◆ TASK TO CARRY OUT ◆
Lines containing "floorplan" should be pulled from the material below.
Segment Start: RECORDS FOR THIS EXERCISE
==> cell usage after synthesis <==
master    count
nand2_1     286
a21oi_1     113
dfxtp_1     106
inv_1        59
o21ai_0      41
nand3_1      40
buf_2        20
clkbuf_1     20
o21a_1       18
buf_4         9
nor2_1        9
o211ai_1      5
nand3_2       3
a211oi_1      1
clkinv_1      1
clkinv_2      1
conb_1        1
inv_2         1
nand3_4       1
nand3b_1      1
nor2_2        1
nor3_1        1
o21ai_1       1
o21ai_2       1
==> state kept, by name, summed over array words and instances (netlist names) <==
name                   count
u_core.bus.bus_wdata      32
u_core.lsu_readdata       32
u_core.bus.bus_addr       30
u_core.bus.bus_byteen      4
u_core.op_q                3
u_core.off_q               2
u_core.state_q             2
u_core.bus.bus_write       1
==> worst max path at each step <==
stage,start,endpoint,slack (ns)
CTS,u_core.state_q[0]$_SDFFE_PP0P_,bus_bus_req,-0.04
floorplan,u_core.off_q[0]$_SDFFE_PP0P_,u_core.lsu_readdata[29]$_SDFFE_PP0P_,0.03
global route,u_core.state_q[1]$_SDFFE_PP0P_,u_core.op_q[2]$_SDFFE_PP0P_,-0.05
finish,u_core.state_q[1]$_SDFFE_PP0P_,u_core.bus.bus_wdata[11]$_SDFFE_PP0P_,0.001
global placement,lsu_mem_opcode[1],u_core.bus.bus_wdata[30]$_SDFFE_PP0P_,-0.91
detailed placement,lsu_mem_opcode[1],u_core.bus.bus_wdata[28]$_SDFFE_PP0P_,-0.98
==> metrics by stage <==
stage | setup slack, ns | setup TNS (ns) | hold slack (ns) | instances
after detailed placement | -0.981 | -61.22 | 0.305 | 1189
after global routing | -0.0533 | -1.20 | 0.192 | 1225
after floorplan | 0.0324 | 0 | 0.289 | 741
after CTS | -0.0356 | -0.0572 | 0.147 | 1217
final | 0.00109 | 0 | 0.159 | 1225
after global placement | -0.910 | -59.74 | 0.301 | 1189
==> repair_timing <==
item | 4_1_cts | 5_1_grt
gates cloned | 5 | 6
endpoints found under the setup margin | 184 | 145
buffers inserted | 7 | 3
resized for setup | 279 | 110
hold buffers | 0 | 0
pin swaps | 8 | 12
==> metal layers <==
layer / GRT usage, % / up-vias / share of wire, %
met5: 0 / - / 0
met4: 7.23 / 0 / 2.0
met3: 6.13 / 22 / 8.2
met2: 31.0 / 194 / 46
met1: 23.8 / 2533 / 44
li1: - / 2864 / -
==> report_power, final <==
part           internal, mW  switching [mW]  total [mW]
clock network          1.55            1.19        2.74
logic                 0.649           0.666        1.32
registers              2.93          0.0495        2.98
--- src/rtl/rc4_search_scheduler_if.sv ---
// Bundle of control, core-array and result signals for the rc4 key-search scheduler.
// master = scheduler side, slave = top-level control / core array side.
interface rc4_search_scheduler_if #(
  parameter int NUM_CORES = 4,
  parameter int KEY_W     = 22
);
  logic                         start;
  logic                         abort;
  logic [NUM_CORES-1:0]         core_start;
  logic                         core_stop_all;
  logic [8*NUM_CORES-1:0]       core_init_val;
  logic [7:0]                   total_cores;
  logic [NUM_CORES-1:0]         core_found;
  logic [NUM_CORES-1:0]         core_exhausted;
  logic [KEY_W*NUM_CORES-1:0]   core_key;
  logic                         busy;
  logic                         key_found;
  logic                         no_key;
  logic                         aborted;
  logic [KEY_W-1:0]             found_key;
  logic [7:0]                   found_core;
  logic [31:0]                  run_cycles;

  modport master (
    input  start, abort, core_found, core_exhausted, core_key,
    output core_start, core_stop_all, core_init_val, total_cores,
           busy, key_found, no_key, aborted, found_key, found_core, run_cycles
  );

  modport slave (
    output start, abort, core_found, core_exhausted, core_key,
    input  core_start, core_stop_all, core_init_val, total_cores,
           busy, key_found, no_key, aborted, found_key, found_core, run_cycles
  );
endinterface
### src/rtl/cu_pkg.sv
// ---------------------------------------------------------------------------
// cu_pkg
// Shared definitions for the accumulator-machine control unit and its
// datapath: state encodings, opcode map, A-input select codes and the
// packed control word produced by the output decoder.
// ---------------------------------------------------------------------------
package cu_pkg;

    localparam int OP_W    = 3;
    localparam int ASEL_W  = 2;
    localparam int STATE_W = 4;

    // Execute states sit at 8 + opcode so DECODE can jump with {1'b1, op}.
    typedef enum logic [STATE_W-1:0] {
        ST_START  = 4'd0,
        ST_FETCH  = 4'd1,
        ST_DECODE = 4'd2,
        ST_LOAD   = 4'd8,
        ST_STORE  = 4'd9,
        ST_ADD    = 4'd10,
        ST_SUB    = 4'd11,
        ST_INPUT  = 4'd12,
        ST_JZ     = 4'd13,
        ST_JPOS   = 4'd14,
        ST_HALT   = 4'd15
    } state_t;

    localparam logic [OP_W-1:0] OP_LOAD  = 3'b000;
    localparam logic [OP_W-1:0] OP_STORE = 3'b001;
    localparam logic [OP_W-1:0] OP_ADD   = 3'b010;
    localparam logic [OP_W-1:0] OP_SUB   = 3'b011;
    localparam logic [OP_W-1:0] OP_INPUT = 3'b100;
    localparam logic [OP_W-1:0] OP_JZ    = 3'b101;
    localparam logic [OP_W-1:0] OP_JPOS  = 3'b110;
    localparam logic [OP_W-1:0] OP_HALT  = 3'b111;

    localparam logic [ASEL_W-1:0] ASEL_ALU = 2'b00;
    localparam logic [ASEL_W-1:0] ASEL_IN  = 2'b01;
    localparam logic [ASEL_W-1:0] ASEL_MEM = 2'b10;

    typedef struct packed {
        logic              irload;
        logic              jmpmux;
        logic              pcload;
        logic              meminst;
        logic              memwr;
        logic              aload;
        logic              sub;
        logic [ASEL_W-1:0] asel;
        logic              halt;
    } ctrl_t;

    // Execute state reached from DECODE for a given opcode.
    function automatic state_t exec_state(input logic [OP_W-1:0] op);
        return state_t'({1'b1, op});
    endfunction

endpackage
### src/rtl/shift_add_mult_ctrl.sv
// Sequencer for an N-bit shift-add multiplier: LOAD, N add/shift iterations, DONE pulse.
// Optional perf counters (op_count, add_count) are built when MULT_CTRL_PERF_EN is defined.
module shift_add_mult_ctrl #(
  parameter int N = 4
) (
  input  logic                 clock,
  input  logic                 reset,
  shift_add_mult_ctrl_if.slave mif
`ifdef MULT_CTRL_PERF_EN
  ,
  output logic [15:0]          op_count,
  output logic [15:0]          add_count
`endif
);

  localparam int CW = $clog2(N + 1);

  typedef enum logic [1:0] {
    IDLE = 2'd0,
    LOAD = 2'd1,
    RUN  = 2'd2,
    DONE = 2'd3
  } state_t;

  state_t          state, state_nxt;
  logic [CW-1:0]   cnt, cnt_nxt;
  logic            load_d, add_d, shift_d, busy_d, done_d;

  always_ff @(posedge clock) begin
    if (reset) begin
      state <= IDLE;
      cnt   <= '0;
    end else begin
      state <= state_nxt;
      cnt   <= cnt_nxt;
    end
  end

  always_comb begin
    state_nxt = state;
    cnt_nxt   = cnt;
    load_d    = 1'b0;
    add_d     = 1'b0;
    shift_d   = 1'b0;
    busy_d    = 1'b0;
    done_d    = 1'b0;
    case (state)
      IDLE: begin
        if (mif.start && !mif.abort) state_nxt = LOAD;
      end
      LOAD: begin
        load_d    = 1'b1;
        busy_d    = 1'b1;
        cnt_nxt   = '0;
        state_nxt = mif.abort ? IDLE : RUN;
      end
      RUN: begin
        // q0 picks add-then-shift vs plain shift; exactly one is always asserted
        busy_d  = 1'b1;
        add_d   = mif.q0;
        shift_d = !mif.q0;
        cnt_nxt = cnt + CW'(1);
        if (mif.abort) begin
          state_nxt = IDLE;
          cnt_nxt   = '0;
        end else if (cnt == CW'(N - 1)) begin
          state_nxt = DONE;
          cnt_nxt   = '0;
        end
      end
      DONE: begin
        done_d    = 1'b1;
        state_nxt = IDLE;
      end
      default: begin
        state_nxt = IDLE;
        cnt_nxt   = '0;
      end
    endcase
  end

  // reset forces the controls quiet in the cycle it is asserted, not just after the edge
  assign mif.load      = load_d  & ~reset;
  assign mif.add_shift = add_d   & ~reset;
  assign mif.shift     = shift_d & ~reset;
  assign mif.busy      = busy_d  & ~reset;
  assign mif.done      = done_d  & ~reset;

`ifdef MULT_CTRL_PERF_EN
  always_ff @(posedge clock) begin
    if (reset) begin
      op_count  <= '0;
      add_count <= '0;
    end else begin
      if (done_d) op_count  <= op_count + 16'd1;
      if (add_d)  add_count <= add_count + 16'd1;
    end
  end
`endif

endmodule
Segment End: RECORDS FOR THIS EXERCISE
◆ RESULT FOR THIS EXERCISE ◆
floorplan,u_core.off_q[0]$_SDFFE_PP0P_,u_core.lsu_readdata[29]$_SDFFE_PP0P_,0.03
after floorplan | 0.0324 | 0 | 0.289 | 741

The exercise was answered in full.